- Army Medal of Honor
- Born: October 13, 1948 Caribou, Maine, US
- Died: September 14, 1969 (aged 20) near Sông Bé Base Camp, Song Be Province, Republic of Vietnam
- Place of burial: Sawyer Cemetery, Plymouth, Maine
- Allegiance: United States of America
- Branch: United States Army
- Service years: 1968–1969
- Rank: Sergeant
- Unit: 9th Cavalry Regiment, 1st Cavalry Division
- Conflicts: Vietnam War †
- Awards: Medal of Honor Purple Heart

= Donald Sidney Skidgel =

US Army soldier (1948-1969)

Donald Sidney Skidgel (October 13, 1948 – September 14, 1969) was a United States Army soldier and a recipient of the United States military's highest decoration—the Medal of Honor—for his actions in the Vietnam War.

==Biography==
Skidgel joined the Army from Bangor, Maine in 1968, and by September 14, 1969, was serving as a Sergeant in Troop D, 1st Squadron, 9th Cavalry Regiment, 1st Cavalry Division. On that day, near Sông Bé in the South Vietnam, during Operation Toan Thang III Skidgel's unit was guarding a convoy when it came under enemy attack. In an attempt to draw the enemy fire away from the convoy's command group, Skidgel manned a machine gun in his vehicle while his driver steered through intense fire toward the command element. Skidgel, mortally wounded during the effort, was awarded the Medal of Honor for his actions.

Skidgel, aged 20 at his death, was buried in Sawyer Cemetery, Plymouth, Maine.

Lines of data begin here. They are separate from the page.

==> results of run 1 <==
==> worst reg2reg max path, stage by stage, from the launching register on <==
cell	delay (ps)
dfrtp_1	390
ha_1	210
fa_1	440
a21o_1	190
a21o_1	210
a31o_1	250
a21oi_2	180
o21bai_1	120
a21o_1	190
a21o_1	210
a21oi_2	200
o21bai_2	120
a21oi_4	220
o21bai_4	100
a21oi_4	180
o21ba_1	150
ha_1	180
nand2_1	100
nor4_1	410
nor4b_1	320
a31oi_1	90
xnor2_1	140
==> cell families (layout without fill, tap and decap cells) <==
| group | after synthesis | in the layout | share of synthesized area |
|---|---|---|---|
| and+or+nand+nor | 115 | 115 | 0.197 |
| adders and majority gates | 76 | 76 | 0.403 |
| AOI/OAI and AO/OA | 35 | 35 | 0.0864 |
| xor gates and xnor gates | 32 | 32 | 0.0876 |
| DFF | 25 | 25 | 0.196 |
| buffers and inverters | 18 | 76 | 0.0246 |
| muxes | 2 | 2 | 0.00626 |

==Medal of Honor citation==
Sergeant Skidgel's official Medal of Honor citation reads:

For conspicuous gallantry and intrepidity in action at the risk of his life above and beyond the call of duty. Sgt. Skidgel distinguished himself while serving as a reconnaissance section leader in Troop D. On a road near Song Be in Binh Long Province, Sgt. Skidgel and his section with other elements of his troop were acting as a convoy security and screening force when contact occurred with an estimated enemy battalion concealed in tall grass and in bunkers bordering the road. Sgt. Skidgel maneuvered off the road and began placing effective machinegun fire on the enemy automatic weapons and rocket-propelled grenade positions. After silencing at least 1 position, he ran with his machinegun across 60 meters of bullet-swept ground to another location from which he continued to rake the enemy positions. Running low on ammunition, he returned to his vehicle over the same terrain. Moments later he was alerted that the command element was receiving intense automatic weapons, rocket-propelled grenade and mortar fire. Although he knew the road was saturated with enemy fire, Sgt. Skidgel calmly mounted his vehicle and with his driver advanced toward the command group in an effort to draw the enemy fire onto himself. Despite the hostile fire concentrated on him, he succeeded in silencing several enemy positions with his machinegun. Moments later Sgt. Skidgel was knocked down onto the rear fender by the explosion of an enemy rocket-propelled grenade. Ignoring his extremely painful wounds, he staggered back to his feet and placed effective fire on several other enemy positions until he was mortally wounded by hostile small arms fire. His selfless actions enabled the command group to withdraw to a better position without casualties and inspired the rest of his fellow soldiers to gain fire superiority and defeat the enemy. Sgt. Skidgel's gallantry at the cost of his life were in keeping with the highest traditions of the military service and reflect great credit upon himself, his unit, and the U.S. Army.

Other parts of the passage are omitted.